Saturday, March 31, 2012

SARRIA TO PORTOMARIN

I hadn't liked Sarria the last time I was there, and I didn't much like it this time either. I knew why; there was something missing...a hole in Sarria's soul, and it was this. Sometime not so long ago, as the history of towns go, somebody got the bright idea to mine out Sarria's medieval stones and use them somewhere else. Where there should have been a charming old town, there were only fragments; a church here, a tower there, a bit of wall. Everything else had become a victim of the twentieth century.

Just as I was heading for the ayuntamiento, the town hall, to get my sello, I met the Oregonians, and was able to show them the way. The woman inside took one look at the backpacks and pointed...Arriba! (this made me think of Speedy Gonzales, rather than, "the place you are looking for is upstairs"). We seemed to be part of the rush of late-rising pilgrims. It was a real assembly line in there. Stamp! "Buen Camino" "Gracias"; repeat!

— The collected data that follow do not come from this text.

### src/rtl/baud_pkg.sv
package baud_pkg;
  typedef struct packed {
    logic capture;
    logic load;
    logic step;
    logic judge;
    logic publish;
  } dpCtrl_t;

  typedef enum logic [2:0] {
    ST_IDLE,
    ST_LOAD,
    ST_DIV,
    ST_EVAL,
    ST_FIN
  } srchState_t;
endpackage

### src/rtl/baud_ctrl.sv
module baud_ctrl
  import baud_pkg::*;
#(
  parameter int DATA_W = 32,
  parameter int N_W    = 3,
  parameter int M_W    = 4
) (
  input  logic           clk,
  input  logic           rstN,
  input  logic           start,
  input  logic           exact,
  output dpCtrl_t        ctl,
  output logic [N_W-1:0] candN,
  output logic [M_W-1:0] candM,
  output logic           busy
);
  localparam int CNT_W  = $clog2(DATA_W);
  localparam int PAIR_W = N_W + M_W;

  srchState_t        state;
  logic [CNT_W-1:0]  stepCnt;
  logic [PAIR_W-1:0] pairIdx;
  logic              lastPair;

  assign {candN, candM} = pairIdx;
  assign lastPair       = &pairIdx;
  assign busy           = (state != ST_IDLE);

  always_comb begin
    ctl         = '0;
    ctl.capture = (state == ST_IDLE) && start;
    ctl.load    = (state == ST_LOAD);
    ctl.step    = (state == ST_DIV);
    ctl.judge   = (state == ST_EVAL);
    ctl.publish = (state == ST_FIN);
  end

  always_ff @(posedge clk or negedge rstN) begin
    if (!rstN) begin
      state   <= ST_IDLE;
      stepCnt <= '0;
      pairIdx <= '0;
    end else begin
      unique case (state)
        ST_IDLE: if (start) begin
          state   <= ST_LOAD;
          pairIdx <= '0;
        end
        ST_LOAD: begin
          state   <= ST_DIV;
          stepCnt <= '0;
        end
        ST_DIV: begin
          stepCnt <= stepCnt + 1'b1;
          if (stepCnt == CNT_W'(DATA_W - 1)) state <= ST_EVAL;
        end
        ST_EVAL: begin
          if (exact || lastPair) state <= ST_FIN;
          else begin
            pairIdx <= pairIdx + 1'b1;
            state   <= ST_LOAD;
          end
        end
        ST_FIN:  state <= ST_IDLE;
        default: state <= ST_IDLE;
      endcase
    end
  end
endmodule
$ cat config.mk
export PLATFORM = sky130hd
export DESIGN_NAME = pwr_mode_seq
export DESIGN_NICKNAME = d
export VERILOG_FILES = /design/src/rtl/pwr_mode_pkg.sv /design/src/rtl/pmode_table.sv /design/src/rtl/wake_qual.sv /design/src/rtl/wake_timer.sv /design/src/rtl/pwr_mode_seq.sv
export SDC_FILE = /design/constraint.sdc
export NUM_CORES = 1
export LEC_CHECK = 0
export BUFFER_PORTS_ARGS = -buffer_cell sky130_fd_sc_hd__clkbuf_2
export CAP_MARGIN = 5
export CORE_ASPECT_RATIO = 0.75
export CORE_MARGIN = 2
export CORE_UTILIZATION = 30
export CTS_BUF_LIST = sky130_fd_sc_hd__clkbuf_4 sky130_fd_sc_hd__clkbuf_8 sky130_fd_sc_hd__clkbuf_16
export DETAILED_ROUTE_END_ITERATION = 8
export GPL_ROUTABILITY_DRIVEN = 0
export GPL_TIMING_DRIVEN = 0
export MAX_ROUTING_LAYER = met4
export PLACE_DENSITY = 0.6
export RECOVER_POWER = 100
export SLEW_MARGIN = 20
export SYNTH_ARGS = -nofsm -noshare
export SYNTH_HDL_FRONTEND = slang
export SYNTH_SLANG_ARGS = --single-unit
$ cat constraint.sdc
create_clock -name clk_i -period 3 [get_ports clk_i]
set_input_delay 0.6 -clock clk_i [delete_from_list [all_inputs] [get_ports clk_i]]
set_output_delay 0.6 -clock clk_i [all_outputs]
set_load 0.02 [all_outputs]
$ cat src/rtl/pwr_mode_pkg.sv
package pwr_mode_pkg;
  typedef enum logic [2:0] {
    M_RUN = 3'd0,
    M_S0  = 3'd1,
    M_S3  = 3'd2,
    M_S4  = 3'd3,
    M_S35 = 3'd4,
    M_S45 = 3'd5
  } pmode_e;

  typedef struct packed {
    logic mclk;
    logic hs_clk;
    logic aux_clk;
    logic lf_osc;
    logic nvm;
    logic ram;
    logic backup;
    logic core;
    logic io_hold;
  } gate_t;

  localparam logic [2:0] MAX_CODE = 3'd5;
endpackage
$ cat src/rtl/gseq_pkg.sv
package gseq_pkg;

  typedef enum logic [1:0] {
    SEQ_OFF     = 2'd0,
    SEQ_PWRUP   = 2'd1,
    SEQ_RUN     = 2'd2,
    SEQ_LOWHOLD = 2'd3
  } seq_state_e;

  typedef enum logic [1:0] {
    RST_NONE  = 2'd0,
    RST_QUICK = 2'd1,
    RST_FULL  = 2'd2
  } rst_kind_e;

  localparam int LATCH_OTSD = 0;
  localparam int LATCH_OVGS = 1;
  localparam int NUM_LATCH  = 2;

endpackage

$ cat src/rtl/gseq_ctrl.sv
module gseq_ctrl
  import gseq_pkg::*;
#(
  parameter int AUX_OFF_CYC = 1000,
  parameter int PWRUP_CYC   = 100
) (
  input  logic       clk,
  input  logic       rst_n,
  input  logic       en_gate,
  output seq_state_e state,
  output rst_kind_e  rst_kind,
  output logic       clear_pulse
);

  localparam int LOW_W = $clog2(AUX_OFF_CYC + 1);
  localparam int PU_W  = $clog2(PWRUP_CYC + 1);
  localparam logic [LOW_W-1:0] LOW_LAST = LOW_W'(AUX_OFF_CYC - 1);
  localparam logic [PU_W-1:0]  PU_LAST  = PU_W'(PWRUP_CYC - 1);

  seq_state_e       state_q, state_d;
  logic [LOW_W-1:0] low_cnt_q, low_cnt_d;
  logic [PU_W-1:0]  pu_cnt_q, pu_cnt_d;
  logic             pulse_q;

  // low_cnt_q holds the number of consecutive low samples seen so far
  always_comb begin
    state_d   = state_q;
    low_cnt_d = low_cnt_q;
    pu_cnt_d  = pu_cnt_q;
    rst_kind  = RST_NONE;
    unique case (state_q)
      SEQ_OFF: begin
        if (en_gate) begin
          state_d  = SEQ_PWRUP;
          pu_cnt_d = '0;
          rst_kind = RST_FULL;
        end
      end
      SEQ_PWRUP: begin
        if (!en_gate) begin
          state_d   = SEQ_LOWHOLD;
          low_cnt_d = LOW_W'(1);
        end else if (pu_cnt_q == PU_LAST) begin
          state_d = SEQ_RUN;
        end else begin
          pu_cnt_d = pu_cnt_q + PU_W'(1);
        end
      end
      SEQ_RUN: begin
        if (!en_gate) begin
          state_d   = SEQ_LOWHOLD;
          low_cnt_d = LOW_W'(1);
        end
      end
      SEQ_LOWHOLD: begin
        if (en_gate) begin
          state_d  = SEQ_PWRUP;
          pu_cnt_d = '0;
          rst_kind = RST_QUICK;
        end else if (low_cnt_q >= LOW_LAST) begin
          state_d = SEQ_OFF;
        end else begin
          low_cnt_d = low_cnt_q + LOW_W'(1);
        end
      end
      default: state_d = SEQ_OFF;
    endcase
  end

  always_ff @(posedge clk or negedge rst_n) begin
    if (!rst_n) begin
      state_q   <= SEQ_OFF;
      low_cnt_q <= '0;
      pu_cnt_q  <= '0;
      pulse_q   <= 1'b0;
    end else begin
      state_q   <= state_d;
      low_cnt_q <= low_cnt_d;
      pu_cnt_q  <= pu_cnt_d;
      pulse_q   <= (rst_kind != RST_NONE);
    end
  end

  assign state       = state_q;
  assign clear_pulse = pulse_q;

endmodule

It was so cool to be able to walk confidently along the path, knowing exactly where I was going. Here were the stone steps leading up to the vanished old town, and there to the right, the cafe where I'd had tostadas and greengage jam three years before. Here was the overlook where I could look back over the town, here the convento with its palimpsest of styles, and here, oh dear, was the incredibly steep path down to the trail. Some things hadn't changed.


  The Roman Bridge was still the same.  The trail still meandered by the railway track. I met my first Camino horse here, wearing a shell on his breastplate. But my beloved backward time-untouched Galicia was changing. Everywhere, things had been tarted up. There were pop machines and souvenir stands; the government had been putting in a lot of infrastructure money too. I wasn't sure I liked that, really. I preferred to think of Galicia as a place where doing something like this:
which took who-knows-how-long to complete but which lasted forever, was valued; where people took a creative approach to a problem, rather than using brute force to achieve their ends;
where if you couldn't go over or under or around an obstacle, you just went through it.
Where creative re-use was valued:
I blamed the Holy Year in 2011. Where in Portomarin there were two hostels in 2008, there were now five, ranging from very basic to quite swish. And there were billboards along the Camino advertising them. I was affronted.